*** Begin section ***

<file path="config.mk">
export PLATFORM = sky130hd
export DESIGN_NAME = sctl_xmit
export DESIGN_NICKNAME = d
export VERILOG_FILES = /design/src/rtl/sctl_pkg.sv /design/src/rtl/sctl_regs.sv /design/src/rtl/sctl_pick.sv /design/src/rtl/sctl_shift.sv /design/src/rtl/sctl_xmit.sv
export SDC_FILE = /design/constraint.sdc
export NUM_CORES = 1
export LEC_CHECK = 0
export BUFFER_PORTS_ARGS = -buffer_cell sky130_fd_sc_hd__buf_4
export CORE_AREA = 4 4 275 344
export CTS_CLUSTER_DIAMETER = 50
export DETAILED_ROUTE_END_ITERATION = 8
export DIE_AREA = 0 0 279 348
export GPL_ROUTABILITY_DRIVEN = 0
export PLACE_DENSITY = 0.46
export SYNTH_ARGS = -nofsm -noshare
export SYNTH_HDL_FRONTEND = slang
export SYNTH_HIERARCHICAL = 1
export SYNTH_SLANG_ARGS = --single-unit
</file>
<file path="constraint.sdc">
create_clock -name clk -period 9.1 [get_ports clk]
set_input_delay 0.455 -clock clk [delete_from_list [all_inputs] [get_ports clk]]
set_output_delay 0.455 -clock clk [all_outputs]
set_load 0.05 [all_outputs]
</file>
**src/rtl/dual_adc_reader.sv**
```systemverilog
module dual_adc_reader #(
  parameter int DATA_W   = 16,
  parameter int CONV_CYC = 60,
  parameter int SCK_HALF = 2,
  parameter int GAP_CYC  = 2
) (
  input  logic              clk,
  input  logic              rst_n,
  input  logic              start,
  input  logic              sdo,
  output logic              cnv,
  output logic              sck,
  output logic [1:0]        sel_n,
  output logic              busy,
  output logic              valid,
  output logic [DATA_W-1:0] word0,
  output logic [DATA_W-1:0] word1
);
  localparam int MAX_AB = (CONV_CYC > SCK_HALF) ? CONV_CYC : SCK_HALF;
  localparam int MAXC   = (MAX_AB > GAP_CYC) ? MAX_AB : GAP_CYC;
  localparam int CW     = $clog2(MAXC + 1);
  localparam int BW     = $clog2(DATA_W + 1);

  typedef enum logic [2:0] {S_IDLE, S_CONV, S_LOW, S_HIGH, S_GAP} st_t;

  st_t              st;
  logic [CW-1:0]    cnt;
  logic [BW-1:0]    nbits;
  logic             dev;
  logic [DATA_W-1:0] sh, hold;

  wire tick = (cnt == '0);
  assign busy = (st != S_IDLE);

  always_ff @(posedge clk or negedge rst_n) begin
    if (!rst_n) begin
      st    <= S_IDLE;
      cnt   <= '0;
      nbits <= '0;
      dev   <= 1'b0;
      sh    <= '0;
      hold  <= '0;
      cnv   <= 1'b0;
      sck   <= 1'b0;
      sel_n <= 2'b11;
      valid <= 1'b0;
      word0 <= '0;
      word1 <= '0;
    end else begin
      valid <= 1'b0;
      case (st)
        S_IDLE: if (start) begin
          cnv <= 1'b1;
          cnt <= CW'(CONV_CYC - 1);
          st  <= S_CONV;
        end
        S_CONV: if (tick) begin
          sel_n <= 2'b10;
          dev   <= 1'b0;
          nbits <= '0;
          cnt   <= CW'(SCK_HALF - 1);
          st    <= S_LOW;
        end else cnt <= cnt - 1'b1;
        S_LOW: if (tick) begin
          if (nbits == BW'(DATA_W)) begin
            sel_n <= 2'b11;
            if (!dev) begin
              hold <= sh;
              cnt  <= CW'(GAP_CYC - 1);
              st   <= S_GAP;
            end else begin
              word0 <= hold;
              word1 <= sh;
              valid <= 1'b1;
              cnv   <= 1'b0;
              st    <= S_IDLE;
            end
          end else begin
            sck <= 1'b1;
            cnt <= CW'(SCK_HALF - 1);
            st  <= S_HIGH;
          end
        end else cnt <= cnt - 1'b1;
        S_HIGH: if (tick) begin
          sck   <= 1'b0;
          sh    <= {sh[DATA_W-2:0], sdo};
          nbits <= nbits + 1'b1;
          cnt   <= CW'(SCK_HALF - 1);
          st    <= S_LOW;
        end else cnt <= cnt - 1'b1;
        S_GAP: if (tick) begin
          dev   <= 1'b1;
          sel_n <= 2'b01;
          nbits <= '0;
          cnt   <= CW'(SCK_HALF - 1);
          st    <= S_LOW;
        end else cnt <= cnt - 1'b1;
        default: st <= S_IDLE;
      endcase
    end
  end


  start_cnv_chk: assert property (@(posedge clk) disable iff (!rst_n)
    (!busy && start) |=> (cnv && sel_n == 2'b11));

  conv_quiet_chk: assert property (@(posedge clk) disable iff (!rst_n)
    (st == S_CONV) |-> (cnv && sel_n == 2'b11 && !sck));

  one_sel_chk: assert property (@(posedge clk) disable iff (!rst_n)
    $countones(~sel_n) <= 1);

  sck_gated_chk: assert property (@(posedge clk) disable iff (!rst_n)
    sck |-> (sel_n != 2'b11));

  cnv_hold_chk: assert property (@(posedge clk) disable iff (!rst_n)
    (sel_n != 2'b11) |-> cnv);

  valid_pulse_chk: assert property (@(posedge clk) disable iff (!rst_n)
    valid |=> !valid);

  word_hold_chk: assert property (@(posedge clk) disable iff (!rst_n)
    !valid |-> ($stable(word0) && $stable(word1)));
endmodule

```
**config.mk**
```make
export PLATFORM = sky130hd
export DESIGN_NAME = dual_adc_reader
export DESIGN_NICKNAME = d
export VERILOG_FILES = /design/src/rtl/dual_adc_reader.sv
export SDC_FILE = /design/constraint.sdc
export NUM_CORES = 1
export LEC_CHECK = 0
export BUFFER_PORTS_ARGS = -buffer_cell sky130_fd_sc_hd__clkbuf_2
export CORE_MARGIN = 2
export CORE_UTILIZATION = 36
export DETAILED_ROUTE_END_ITERATION = 8
export HOLD_SLACK_MARGIN = 0.05
export PLACE_DENSITY = 0.55
export SKIP_CTS_REPAIR_TIMING = 1
export SYNTH_ARGS = -nofsm -noshare
export SYNTH_HDL_FRONTEND = slang
export SYNTH_SLANG_ARGS = --single-unit
```
**constraint.sdc**
```tcl
create_clock -name clk -period 6 [get_ports clk]
set_input_delay 1.2 -clock clk [delete_from_list [all_inputs] [get_ports clk]]
set_output_delay 1.2 -clock clk [all_outputs]
set_load 0.02 [all_outputs]
```
Word-level counts from Yosys, hierarchy flattened:

Index checks and enable logic that the tools add are counted.
W data, S select, Z words.

* add/sub/neg operators: 2
* equality and inequality tests: 16
* mux-type cells: 35
* reduce and logical (&&, ||, !) cells: 21
* bitwise gates (word level): 1

Operator list (number)
* $mux W6: 5
* $pmux W6 S3: 1
* $ne A2 B2 Y1 const B: 8
* $mux W3: 5
* $mux W1: 12
* $reduce_and A3 Y1: 4
* $reduce_and A4 Y1: 3
* $mux W5: 2
* $pmux W5 S2: 1
* $reduce_and A5 Y1: 2
* $pmux W3 S3: 1
* $reduce_bool A3 Y1: 3
* $mux W2: 4
* $reduce_bool A2 Y1: 4
* $eq A3 B2 Y1 const B: 2
* $logic_not A6 Y1: 1
* $pmux W1 S2: 3
* $pmux W2 S3: 1
* $sub A6 B1 Y6 const B: 1
* $add A5 B1 Y5 const B: 1
* $eq A5 B5 Y1 const B: 1
* $ne A2 B1 Y1 const B: 2
* $ne A4 B4 Y1 const B: 1
* $eq A3 B1 Y1 const B: 1
* 6 further kinds: 6

* output and inout bits: 38
* register bits: 84

Logic depth before layout (Yosys ltp):

* depth in word-level cells: 4
* gate-level depth with buffers: 8

Worst setup path before layout:

OpenSTA, ideal clock, no wires.

* path type: register -> register
* start point: register cnt[0]
* end point: register hold[0]
* stages on the path, launching flop included: 9
* path buffers: 2
* required time: 5.875 ns
* slack: 3.601 ns
* data arrival time: 2.274 ns
* library setup time: 0.125 ns
* cells stage by stage: dfrtp_1 > inv_1 > ha_1 > or4b_4 > nand2b_4 > buf_6 > nor4_4 > buf_8 > mux2_4

* word-level cells in the longest chain between the ends: 2

Ends and longest elaborated chain
* from (decl): line 27 `logic [CW-1:0] cnt;`
* from (signal assigned): line 54 `cnt <= CW'(CONV_CYC - 1);`
* from (signal assigned): line 61 `cnt <= CW'(SCK_HALF - 1);`
* from (signal assigned): line 63 `end else cnt <= cnt - 1'b1;`
* $logic_not A6 Y1: line 32 `wire tick = (cnt == '0);`
* $reduce_and A4 Y1 (no source line)
* to (signal assigned): line 68 `hold <= sh;`
* to (decl): line 30 `logic [DATA_W-1:0] sh, hold;`

Every way passes these cells.
A chain may end at the register's enable or synchronous reset.

Worst setup path after layout:

* start point: register cnt[0]
* end point: register word1[13]

* word-level cells in the longest chain between the ends: 2

Ends and longest elaborated chain
* $logic_not A6 Y1: line 32
* $reduce_and A4 Y1 (no source line)
* to (signal assigned): line 73 `word1 <= sh;`
* to (decl): line 17 `output logic [DATA_W-1:0] word1`

Every way passes these cells.

==> flow_summary.toml <==
[clock_network]
clock-root-buffer = "clkbuf_8"
clockBufferDepth = 2
clkSlewWorstSetupHoldPaths_ns = 0.09
cts.sinks = 84
clk_latency_ns = 0.35
h-tree-depth = 3
tritoncts = "done"
cts_buffers = 9

[route]
firstDrtPassIters = 4
drtAntennaViolNets = 0
drt-initial-drc-count = 85
wire_per_inst_um = 14.4
route.vias.total = 2122
viasPerCell = 4.89
drc = 0
finalWirelength_mm = 6.26

[placed_design]
hpwl_mm = 4.05
place_ws_ns = 2.35
globalplace.congestion = 0.804
place_area_sq_um = 3850
io_buffers = 41

[power]
ir_drop_v = 0.000112
pwr_density_cell_nw_per_um2 = 307
leakage_uw = 0.00201

[grt]
antenna_found_initial = 0
grt_first_pass_wirelength_mm = 10.4
grt_util_met2_pct = 19.1
grt.overflow.total = 0
grt.total_usage_pct = 12.9
grt_pass1_vias = 2025
grt_max_degree = 85
met1_usage_pct = 18.0
grt_use_met3_pct = 4.34
busiest_layer = "met2"

[floorplan]
die_w_um = 103
fp-row-count = 36
die_y_um = 103
io_pins = 42
initial_core_util_pct = 36.7
core-area_sq_um = 9640
dieArea_sq_um = 10600

[critical_path]
critPathKind = "register to register"
endpoint_kind = "register"
cp.arrival_ns = 3.87
start_kind = "register"
critPathMaxFanout = 19
required_ns = 6.24

[logic_synthesis]
postSynthCellCount = 255
ys_warn_count = 0
synth.yosys.seq_area_share_pct = 59.6
synth.net_count = 263
synthTopCellsByCount = "dfrtp_1, mux2_2, o21ai_0"
synth.area.top_cells = "dfrtp_1, mux2_2, mux2_4, o21ai_0, dfstp_2"
synth_ff_type = "dfrtp_1"
synth_cell_types = 44
synth_top_cell_by_area = "dfrtp_1"
yosysMostFrequentCell = "dfrtp_1"
synth_area_sq_um = 3530
synth_edf_count = 0
ys_async_sr_fraction_pct = 100
avgSynthCellArea_sq_um = 13.9
synth_seq_cells = 84
synth_top_area_share_pct = 58.1

[sta]
fin_crit_sh_pct = 60.5
skew_ns = 0.0103
finalHoldViolCount = 0
max_slew_margin_pct = 31.3
fin_ws_ns = 2.37
rsz0062_at_grt = "no"
drv_slew = 0
worst_pin_slew_ns = 1.03
setup_violations = 0
period_needed_ns = 3.63
holdWs_ns = 0.510
clock.fmax_mhz = 275
totalNegativeSetupSlack_ns = 0

[cells_and_area]
synthToLayoutAreaGrowth_pct = 14.2
final_core_util_pct = 41.9
drive_gt1_share_pct = 44.2
fin_nets = 304
n_antenna_cell = 0
stdcell_area_sq_um = 4040

[flow_run]
cap_viol_max_count = 0

[min_path]
hold_class = "register to register"

[run_status]
status = "completed"
[worst max-delay path, stage by stage, from the launching register on]
cell and delay, ns:
dfrtp_1 0.41, inv_1 0.09, ha_1 0.16, or4b_4 0.48, nor2_1 0.70, nand4_1 0.87, buf_4 0.51, mux2_2 0.30
[registers in the layout, summed over array words and instances (netlist names)]
name / flops
cnt: 6
cnv: 1
dev: 1
hold: 16
nbits: 5
sck: 1
sel_n: 2
sh: 16
st: 3
valid: 1
word0: 16
word1: 16
[power breakdown]
group / leakage [uW] / internal, uW / switching (uW)
registers: 0.00114 / 613 / 56.5
clock network: 0.0000921 / 157 / 219
logic: 0.000781 / 75.0 / 117
[per-layer routing]
metal	up-vias	routed length [um]
li1	1005	-
met1	1074	3050
met2	35	2900
met3	8	235
met4	0	74
met5	-	0
[final cells by class]
cell class	instances	area [sq um]
flip-flops and latches	84	2100
inverters	8	30.0
fillers	920	5600
multi-input cells	150	1330
well taps	133	166
clock buffers	9	124
repair buffers	43	223
clock inverters	7	58.8
[path summary, 6_finish.rpt]
check	endpoint	start	slack (ns)	cells past startpoint
min in group asynchronous	word1[2]	rst_n	1.02	1
setup / recovery	word1[13]	cnt[0]	2.37	7
hold reg to reg	cnv	cnv	0.51	1
hold / removal	cnv	cnv	0.51	1
setup reg to reg	word1[13]	cnt[0]	2.37	7
max in group asynchronous	st[1]	rst_n	4.32	1
[cells in the final DEF, fill, tap and decap left out, types with 2 or more instances in the layout]
cell	Yosys	routed
nand2b_1	3	3
o311a_1	2	2
mux2_4	9	9
o31ai_1	3	3
o21ai_0	13	13
clkbuf_2	0	40
a31oi_1	4	4
a2111oi_0	2	2
or3_1	3	3
dfstp_2	2	2
or4_1	2	2
mux2_2	55	55
dfrtp_1	82	82
nand3_1	7	7
or2_2	2	2
nand3b_1	2	2
inv_6	0	2
ha_1	4	4
nand2_1	7	7
clkinv_4	0	2
clkbuf_8	0	9
inv_1	8	8
buf_4	0	3
nor2_1	11	11
[cells by family (layout without fill, tap and decap cells)]
group	count (synthesis)	after routing	share of synthesized area (%)
buffers and inverters	21	67	2.83
and+or+nand+nor	47	47	8.00
muxes	64	64	21.4
adders and majority gates	4	4	1.42
DFF	84	84	59.6
AOI/OAI and AO/OA	35	35	6.83
[metrics by stage]
stage	power (uW)	instances
floorplan	812	255
global route	1310	434
finish	1240	434
detailed placement	872	418
CTS	1250	434
global placement	868	418
No activity file was read; power rests on OpenSTA's default activity.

*** End section ***

> [Your instructions]
Reproduce word for word the material above, starting with the line that has "io_pins = 42" and stopping after the line that has "period_needed_ns = 3.63".

> [Exercise output]
io_pins = 42
initial_core_util_pct = 36.7
core-area_sq_um = 9640
dieArea_sq_um = 10600

[critical_path]
critPathKind = "register to register"
endpoint_kind = "register"
cp.arrival_ns = 3.87
start_kind = "register"
critPathMaxFanout = 19
required_ns = 6.24

[logic_synthesis]
postSynthCellCount = 255
ys_warn_count = 0
synth.yosys.seq_area_share_pct = 59.6
synth.net_count = 263
synthTopCellsByCount = "dfrtp_1, mux2_2, o21ai_0"
synth.area.top_cells = "dfrtp_1, mux2_2, mux2_4, o21ai_0, dfstp_2"
synth_ff_type = "dfrtp_1"
synth_cell_types = 44
synth_top_cell_by_area = "dfrtp_1"
yosysMostFrequentCell = "dfrtp_1"
synth_area_sq_um = 3530
synth_edf_count = 0
ys_async_sr_fraction_pct = 100
avgSynthCellArea_sq_um = 13.9
synth_seq_cells = 84
synth_top_area_share_pct = 58.1

[sta]
fin_crit_sh_pct = 60.5
skew_ns = 0.0103
finalHoldViolCount = 0
max_slew_margin_pct = 31.3
fin_ws_ns = 2.37
rsz0062_at_grt = "no"
drv_slew = 0
worst_pin_slew_ns = 1.03
setup_violations = 0
period_needed_ns = 3.63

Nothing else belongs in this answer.